Chess Super League
- Game: Chess
- Founded: 2021
- Owners: Samay Raina, ChessBase India, Nodwin Gaming
- No. of teams: 6
- Venue: Chess.com (online)

= Chess Super League =

Online Chess Tournament

Chess Super League is an online chess tournament organized by Samay Raina, ChessBase India, Nodwin Gaming. Players in the tournament, consist of some of the Top International Grandmasters, Indian Grandmasters, International Masters and Indian Junior Players, which are grouped into 6 teams. The first iteration of the tournament kicked off on 11 October 2021 on chess.com, with a prize fund of ₹40 lakh. The entire event was streamed on Samay Raina's YouTube Channel.

== Format ==
The games will be played with a time control of 15 minutes plus a 10-second increment. The first five days will see a league stage with different pools, from which the top four teams will qualify for the playoffs.

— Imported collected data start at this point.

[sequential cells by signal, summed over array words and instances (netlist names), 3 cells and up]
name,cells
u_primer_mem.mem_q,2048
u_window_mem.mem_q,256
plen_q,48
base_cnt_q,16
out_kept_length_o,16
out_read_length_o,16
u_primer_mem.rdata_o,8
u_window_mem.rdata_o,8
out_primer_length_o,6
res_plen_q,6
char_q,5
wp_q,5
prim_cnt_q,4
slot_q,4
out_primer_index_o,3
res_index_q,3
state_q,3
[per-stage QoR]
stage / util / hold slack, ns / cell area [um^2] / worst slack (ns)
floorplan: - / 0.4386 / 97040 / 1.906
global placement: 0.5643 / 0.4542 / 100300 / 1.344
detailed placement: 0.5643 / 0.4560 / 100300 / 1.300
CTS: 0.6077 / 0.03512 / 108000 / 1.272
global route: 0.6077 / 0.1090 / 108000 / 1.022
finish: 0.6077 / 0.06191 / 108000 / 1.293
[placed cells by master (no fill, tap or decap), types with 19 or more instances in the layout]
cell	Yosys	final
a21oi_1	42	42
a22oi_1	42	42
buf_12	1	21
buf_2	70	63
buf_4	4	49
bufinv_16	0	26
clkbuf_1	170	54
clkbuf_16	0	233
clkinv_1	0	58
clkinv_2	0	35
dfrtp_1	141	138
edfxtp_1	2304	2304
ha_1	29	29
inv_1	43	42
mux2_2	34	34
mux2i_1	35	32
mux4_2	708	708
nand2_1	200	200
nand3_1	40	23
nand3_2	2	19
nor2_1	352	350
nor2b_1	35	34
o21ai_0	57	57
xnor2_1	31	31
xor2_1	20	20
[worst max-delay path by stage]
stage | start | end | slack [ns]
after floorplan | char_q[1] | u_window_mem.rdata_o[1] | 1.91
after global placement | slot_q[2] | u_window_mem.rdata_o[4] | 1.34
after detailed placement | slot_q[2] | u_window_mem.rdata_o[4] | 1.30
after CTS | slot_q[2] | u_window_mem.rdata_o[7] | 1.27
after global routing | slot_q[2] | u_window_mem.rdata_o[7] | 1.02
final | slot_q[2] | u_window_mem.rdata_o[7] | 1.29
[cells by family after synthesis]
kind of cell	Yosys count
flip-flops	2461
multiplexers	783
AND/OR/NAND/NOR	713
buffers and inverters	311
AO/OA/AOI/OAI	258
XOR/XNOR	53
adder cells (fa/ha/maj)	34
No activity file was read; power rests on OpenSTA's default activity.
--- src/sv/lfu_cmp_unit.sv ---
// Shared compare unit: tag match, least-count compare and saturating bump.
// Used once per scanned entry. Depends on lfu_pkg.
module lfu_cmp_unit (
	input  logic [lfu_pkg::TAG_W-1:0]   tag,
	input  logic [lfu_pkg::COUNT_W-1:0] cnt,
	input  logic [lfu_pkg::TAG_W-1:0]   pos,
	input  logic [lfu_pkg::COUNT_W-1:0] lowest,
	output lfu_pkg::cmp_res_t           res
);
	import lfu_pkg::*;

	always_comb begin
		res.match   = (tag == pos);
		res.le      = (cnt <= lowest);
		res.cnt_inc = (cnt == COUNT_MAX) ? COUNT_MAX : cnt + COUNT_ONE;
	end

endmodule

--- src/sv/lfu_node_cache_directory_top.sv ---
// Top level of the LFU node cache directory.
// Uses lfu_pkg, lfu_dir_mem and lfu_cmp_unit.
//
// The block looks up node positions in a small fully associative directory.
// A request item is taken at a rising edge where start is high and busy is
// low; its fields are req_type, node_pos and fetch_ok. Busy then stays high
// while a small sequencer walks the filled entries one per cycle through a
// single compare unit, reading the tag and use-count memory at one address
// each cycle with registered read data.
// The walk stops at the first matching entry. A hit bumps the entry's count
// (saturating). A read miss with a good fetch fills the next empty entry, or
// once all are full the entry with the smallest count, the last on a tie,
// and sets its count to one. Writes never allocate.
// The result item (status, slot) appears for exactly one cycle, marked by
// done, in the same cycle that busy falls; the receiver cannot stall it, so it
// must take it then. A new request may be given in that same cycle.
// Reset clears the fill count and the sequencer; the memories are not
// cleared because only filled entries are ever compared.
module lfu_node_cache_directory_top #(
	parameter int CACHE_ENTRIES = 8
) (
	input  logic                              clk,
	input  logic                              arst_n,
	input  logic                              start,
	output logic                              busy,
	input  logic                              req_type,
	input  logic [lfu_pkg::TAG_W-1:0]         node_pos,
	input  logic                              fetch_ok,
	output logic                              done,
	output logic [1:0]                        status,
	output logic [lfu_pkg::SLOT_W-1:0]        slot
);
	import lfu_pkg::*;

	// AW indexes an entry; IW also holds the entry count itself.
	localparam int AW = $clog2(CACHE_ENTRIES);
	localparam int IW = $clog2(CACHE_ENTRIES + 1);
	localparam logic [IW-1:0] FULL = IW'(CACHE_ENTRIES);

	localparam logic S_IDLE = 1'b0;
	localparam logic S_SCAN = 1'b1;

	logic               state_q;
	logic [IW-1:0]      fill_q;
	logic [IW-1:0]      idx_q;
	logic               data_vld_q;
	logic [AW-1:0]      data_idx_q;
	logic [COUNT_W-1:0] lowest_q;
	logic [AW-1:0]      victim_q;

	// Latched request.
	logic               req_type_q;
	logic [TAG_W-1:0]   pos_q;
	logic               fetch_ok_q;

	// Result registers.
	logic               done_q;
	logic [1:0]         status_q;
	logic [SLOT_W-1:0]  slot_q;

	logic [TAG_W-1:0]   rtag;
	logic [COUNT_W-1:0] rcnt;
	cmp_res_t           cmp;

	logic               accept;
	logic               issue;
	logic               hit_now;
	logic               finish;
	logic               do_fill;
	logic               take;
	logic [COUNT_W-1:0] cur_low;
	logic [AW-1:0]      cur_vic;
	logic [AW-1:0]      waddr;
	logic               we_tag;
	logic               we_cnt;
	logic [COUNT_W-1:0] wcnt;
	logic [1:0]         res_status;

	assign accept = start && (state_q == S_IDLE);

	lfu_dir_mem #(
		.ENTRIES (CACHE_ENTRIES),
		.AW      (AW)
	) u_mem (
		.clk    (clk),
		.raddr  (idx_q[AW-1:0]),
		.waddr  (waddr),
		.we_tag (we_tag),
		.we_cnt (we_cnt),
		.wtag   (pos_q),
		.wcnt   (wcnt),
		.rtag   (rtag),
		.rcnt   (rcnt)
	);

	lfu_cmp_unit u_cmp (
		.tag    (rtag),
		.cnt    (rcnt),
		.pos    (pos_q),
		.lowest (lowest_q),
		.res    (cmp)
	);

	// Each scan cycle issues a read of entry idx_q while unread filled entries
	// remain, and compares the data of the entry read in the cycle before. The
	// walk ends on a match, or once every filled entry is read and compared.
	always_comb begin
		issue   = (state_q == S_SCAN) && (idx_q != fill_q);
		hit_now = (state_q == S_SCAN) && data_vld_q && cmp.match;
		finish  = (state_q == S_SCAN) && (hit_now || (idx_q == fill_q));

		// Running least-count victim, including the entry compared now.
		take    = data_vld_q && !cmp.match && cmp.le;
		cur_low = take ? rcnt : lowest_q;
		cur_vic = take ? data_idx_q : victim_q;

		do_fill = finish && !hit_now && !req_type_q && fetch_ok_q;

		if (hit_now) begin
			waddr = data_idx_q;
		end else if (fill_q == FULL) begin
			waddr = cur_vic;
		end else begin
			waddr = fill_q[AW-1:0];
		end

		we_tag = do_fill;
		we_cnt = do_fill || hit_now;
		wcnt   = hit_now ? cmp.cnt_inc : COUNT_ONE;

		if (hit_now) begin
			res_status = ST_HIT;
		end else if (req_type_q) begin
			res_status = ST_WMISS;
		end else if (!fetch_ok_q) begin
			res_status = ST_FAIL;
		end else begin
			res_status = ST_FILL;
		end
	end

	always_ff @(posedge clk or negedge arst_n) begin
		if (!arst_n) begin
			state_q    <= S_IDLE;
			fill_q     <= '0;
			idx_q      <= '0;
			data_vld_q <= 1'b0;
			done_q     <= 1'b0;
		end else begin
			done_q <= 1'b0;
			case (state_q)
				S_IDLE: begin
					if (accept) begin
						state_q    <= S_SCAN;
						idx_q      <= '0;
						data_vld_q <= 1'b0;
					end
				end
				S_SCAN: begin
					if (finish) begin
						state_q    <= S_IDLE;
						done_q     <= 1'b1;
						data_vld_q <= 1'b0;
						if (do_fill && (fill_q != FULL)) begin
							fill_q <= fill_q + IW'(1);
						end
					end else begin
						data_vld_q <= issue;
						if (issue) begin
							idx_q <= idx_q + IW'(1);
						end
					end
				end
				default: begin
					state_q <= S_IDLE;
				end
			endcase
		end
	end

	// Request, scan and result payload registers.
	always_ff @(posedge clk) begin
		if (accept) begin
			req_type_q <= req_type;
			pos_q      <= node_pos;
			fetch_ok_q <= fetch_ok;
			lowest_q   <= COUNT_MAX;
			victim_q   <= '0;
		end else if (state_q == S_SCAN) begin
			lowest_q <= cur_low;
			victim_q <= cur_vic;
		end
		if (state_q == S_SCAN) begin
			data_idx_q <= idx_q[AW-1:0];
		end
		if (finish) begin
			status_q <= res_status;
			if (hit_now || do_fill) begin
				slot_q <= SLOT_W'(waddr);
			end else begin
				slot_q <= '0;
			end
		end
	end

	assign busy   = (state_q == S_SCAN);
	assign done   = done_q;
	assign status = status_q;
	assign slot   = slot_q;

endmodule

The teams that finish first and second will play Qualifier 1, and the teams that finish 3 and 4 will play the Eliminator 1. Eliminator 2 consists of the loser of Qualifier 1 against the winner of Eliminator 1. The winner of Eliminator 2 goes to the finals to face off with the winner of Qualifier 1.

== Teams (Season 1) ==
The players are six top grandmasters (male and female), six top players from India (male and female), and six top Indian juniors (boys and girls). One player from each of these 6 brackets are clubbed into a team, leading to a total of 6 teams that will be spearheaded by franchise owners who will support and represent their squad throughout the league.

Season 1 Teams
Pivotal Pawns
| Owner | Zakir Khan |
|---|---|
| Board 1 | Ding Liren |
| Board 2 | Abhijeet Gupta |
| Board 3 | Zhansaya Abdumalik |
| Board 4 | Bhakti Kulkarni |
| Board 5 | Arjun Kalyan |
| Board 6 | Savitha Shri B |
The Kingslayers
| Owner | Tanmay Bhat |
|---|---|
| Board 1 | Anish Giri |
| Board 2 | S. P. Sethuraman |
| Board 3 | Nana Dzagnidze |
| Board 4 | Soumya Swaminathan |
| Board 5 | Gukesh D |
| Board 6 | Arpita Mukherjee |
Ruthless Rooks
| Owner | Mortal (S8UL Esports) |
|---|---|
| Board 1 | Teimour Radjabov |
| Board 2 | Karthikeyan Murali |
| Board 3 | Anna Muzychuk |
| Board 4 | Harika Dronavalli |
| Board 5 | Harshit Raja |
| Board 6 | Saina Salonika |
Krazy Knights
| Owner | Biswa Kalyan Rath |
|---|---|
| Board 1 | Hikaru Nakamura |
| Board 2 | Krishnan Sasikiran |
| Board 3 | Mariya Muzychuk |
| Board 4 | Mary Ann Gomes |
| Board 5 | Aryan Chopra |
| Board 6 | Mrudul Dehankar |
Quintessential Queens
| Owner | Suhani Shah & Saina Nehwal |
|---|---|
| Board 1 | Sergey Karjakin |
| Board 2 | Koneru Humpy |
| Board 3 | Hou Yifan |
| Board 4 | Tania Sachdev |
| Board 5 | P. Iniyan |
| Board 6 | Priyanka K |
Brutal Bishops
| Owner | Raftaar |
|---|---|
| Board 1 | Wang Hao |
| Board 2 | Vidit Gujrathi |
| Board 3 | Alexandra Kosteniuk |
| Board 4 | Eesha Karavade |
| Board 5 | Raunak Sadhwani |
| Board 6 | Tarini Goyal |

== Results (Season 1) ==
The first season was won by Zakir Khan's Pivotal Pawns at an Armageddon clash against Tanmay Bhat's Kingslayers on 17 October 2021. The finals saw a two round event with round 1 being won by The Kingslayers and Round 2 being won by Pivotal Pawns, to force a tie break between Zhansaya Abdumalik and Nana Dzagnidze which was won by the former.

== Controversies ==
The first season saw massive controversies being sparked.

In one of the matches, a draw was offered by Vidit Gujrathi, before move 40, which was, according to rule-book, illegal, and thus, the arbitrators awarded the win to his opponent, which sparked rage from Vidit's end for not receiving any warning.

In another instance, Hikaru Nakamura, a player in the tournament, used his phone during the game, which was deemed by the arbitrators as a use of external aid, and thus, deemed illegal, with a win being awarded to his opponent. Hikaru Nakamura, in another instance, was playing Chess.com's Titled Tuesday and Chess Super League's matches simultaneously, which was, according to the viewers, unethical for his team, and his opponent. He and his team, would later lose the matchup, which might have been a crucial turning point.